◆ EXERCISE OBJECTIVE:
What lines of the data below include the word "density"? Report them by copying each.

◆ SUPPLIED DATA:
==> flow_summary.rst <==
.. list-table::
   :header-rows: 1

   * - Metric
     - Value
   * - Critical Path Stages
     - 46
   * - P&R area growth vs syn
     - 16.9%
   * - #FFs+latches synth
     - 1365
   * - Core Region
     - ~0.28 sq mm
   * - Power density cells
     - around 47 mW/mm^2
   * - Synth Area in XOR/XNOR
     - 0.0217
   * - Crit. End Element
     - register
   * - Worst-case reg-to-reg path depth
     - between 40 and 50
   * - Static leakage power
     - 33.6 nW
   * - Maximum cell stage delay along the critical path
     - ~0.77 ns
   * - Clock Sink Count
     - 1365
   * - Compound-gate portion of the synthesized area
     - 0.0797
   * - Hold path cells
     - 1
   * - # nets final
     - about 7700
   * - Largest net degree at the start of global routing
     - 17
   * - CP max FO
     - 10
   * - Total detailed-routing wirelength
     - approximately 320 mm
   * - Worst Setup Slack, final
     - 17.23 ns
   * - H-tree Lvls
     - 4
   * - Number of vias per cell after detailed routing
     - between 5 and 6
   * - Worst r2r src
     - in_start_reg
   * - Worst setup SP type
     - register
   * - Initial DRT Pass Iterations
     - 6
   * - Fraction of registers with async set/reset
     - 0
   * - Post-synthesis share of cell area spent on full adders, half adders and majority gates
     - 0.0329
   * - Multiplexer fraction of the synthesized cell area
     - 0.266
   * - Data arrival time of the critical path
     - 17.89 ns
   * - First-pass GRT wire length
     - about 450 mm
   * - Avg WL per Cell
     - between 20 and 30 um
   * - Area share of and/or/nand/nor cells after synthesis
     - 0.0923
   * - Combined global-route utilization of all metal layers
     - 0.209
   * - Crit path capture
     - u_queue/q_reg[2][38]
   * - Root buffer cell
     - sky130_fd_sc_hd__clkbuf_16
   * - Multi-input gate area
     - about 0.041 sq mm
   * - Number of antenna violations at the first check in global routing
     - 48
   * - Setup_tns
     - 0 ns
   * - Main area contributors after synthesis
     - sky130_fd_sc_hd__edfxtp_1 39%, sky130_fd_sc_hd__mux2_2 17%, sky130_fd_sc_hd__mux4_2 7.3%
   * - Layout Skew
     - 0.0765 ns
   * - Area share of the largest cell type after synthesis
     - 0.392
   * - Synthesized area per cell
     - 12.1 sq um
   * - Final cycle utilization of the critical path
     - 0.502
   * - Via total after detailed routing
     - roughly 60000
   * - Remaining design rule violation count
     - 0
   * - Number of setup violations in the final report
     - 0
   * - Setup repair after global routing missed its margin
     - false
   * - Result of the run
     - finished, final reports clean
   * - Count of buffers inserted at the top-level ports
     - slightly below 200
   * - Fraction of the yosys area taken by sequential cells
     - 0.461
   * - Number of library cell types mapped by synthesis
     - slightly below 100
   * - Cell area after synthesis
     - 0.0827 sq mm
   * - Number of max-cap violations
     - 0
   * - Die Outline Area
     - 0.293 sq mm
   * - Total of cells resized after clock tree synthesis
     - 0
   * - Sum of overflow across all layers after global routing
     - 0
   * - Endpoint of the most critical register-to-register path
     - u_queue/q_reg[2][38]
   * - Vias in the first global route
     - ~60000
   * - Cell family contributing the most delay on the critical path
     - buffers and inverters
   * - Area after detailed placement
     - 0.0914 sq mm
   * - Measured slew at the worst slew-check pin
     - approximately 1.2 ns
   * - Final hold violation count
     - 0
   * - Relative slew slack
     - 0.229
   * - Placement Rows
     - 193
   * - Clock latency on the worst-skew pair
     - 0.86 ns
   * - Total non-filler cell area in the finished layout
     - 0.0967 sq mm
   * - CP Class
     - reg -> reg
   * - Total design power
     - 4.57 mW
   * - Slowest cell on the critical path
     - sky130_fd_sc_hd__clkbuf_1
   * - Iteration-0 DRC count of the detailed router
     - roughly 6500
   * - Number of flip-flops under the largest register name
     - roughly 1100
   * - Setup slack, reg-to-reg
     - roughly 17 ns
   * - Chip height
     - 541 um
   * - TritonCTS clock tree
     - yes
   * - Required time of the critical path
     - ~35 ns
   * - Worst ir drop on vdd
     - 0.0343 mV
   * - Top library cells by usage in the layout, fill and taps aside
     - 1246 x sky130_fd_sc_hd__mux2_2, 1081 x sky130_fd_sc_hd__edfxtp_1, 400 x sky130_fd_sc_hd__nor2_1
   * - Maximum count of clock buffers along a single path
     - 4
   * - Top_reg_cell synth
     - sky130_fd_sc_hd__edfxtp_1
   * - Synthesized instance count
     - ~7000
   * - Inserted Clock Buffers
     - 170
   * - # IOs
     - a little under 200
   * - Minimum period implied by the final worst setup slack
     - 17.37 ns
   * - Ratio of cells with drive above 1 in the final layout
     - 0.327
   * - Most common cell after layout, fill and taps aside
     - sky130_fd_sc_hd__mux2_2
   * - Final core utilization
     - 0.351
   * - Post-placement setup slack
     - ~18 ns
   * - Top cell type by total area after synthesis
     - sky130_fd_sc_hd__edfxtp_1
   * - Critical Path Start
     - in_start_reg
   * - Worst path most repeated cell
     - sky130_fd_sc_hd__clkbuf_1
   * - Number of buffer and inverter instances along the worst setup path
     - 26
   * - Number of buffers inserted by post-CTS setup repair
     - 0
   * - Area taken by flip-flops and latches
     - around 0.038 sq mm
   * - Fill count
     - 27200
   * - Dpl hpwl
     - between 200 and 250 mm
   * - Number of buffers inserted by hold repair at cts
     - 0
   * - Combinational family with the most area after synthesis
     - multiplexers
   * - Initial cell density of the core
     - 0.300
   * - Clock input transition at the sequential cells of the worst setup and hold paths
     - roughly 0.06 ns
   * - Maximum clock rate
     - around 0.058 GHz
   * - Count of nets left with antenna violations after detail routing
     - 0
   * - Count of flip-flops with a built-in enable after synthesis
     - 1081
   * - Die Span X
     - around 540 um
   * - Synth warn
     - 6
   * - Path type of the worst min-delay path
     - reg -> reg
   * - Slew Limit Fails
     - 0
File: src/design/rfcdec_queue.sv
module rfcdec_queue (
  input  logic                    clk,
  input  logic                    rst,
  input  logic                    push,
  input  rfcdec_pkg::job_t        wr_job,
  output logic                    full,
  input  logic                    pop,
  output rfcdec_pkg::queue_head_t head
);
  import rfcdec_pkg::*;

  job_t                entries [QueueDepth];
  logic [QueuePtrW-1:0] wr_ptr;
  logic [QueuePtrW-1:0] rd_ptr;
  logic [QueuePtrW:0]   count;

  assign full       = (count == (QueuePtrW+1)'(QueueDepth));
  assign head.valid = (count != '0);
  assign head.job   = entries[rd_ptr];

  always_ff @(posedge clk) begin
    if (push) begin
      entries[wr_ptr] <= wr_job;
    end
  end

  always_ff @(posedge clk) begin
    if (rst) begin
      wr_ptr <= '0;
      rd_ptr <= '0;
      count  <= '0;
    end else begin
      if (push) begin
        wr_ptr <= wr_ptr + QueuePtrW'(1);
      end
      if (pop) begin
        rd_ptr <= rd_ptr + QueuePtrW'(1);
      end
      case ({push, pop})
        2'b10:   count <= count + (QueuePtrW+1)'(1);
        2'b01:   count <= count - (QueuePtrW+1)'(1);
        default: ;
      endcase
    end
  end

endmodule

◆ YOUR RESPONSE:
   * - Power density cells
   * - Initial cell density of the core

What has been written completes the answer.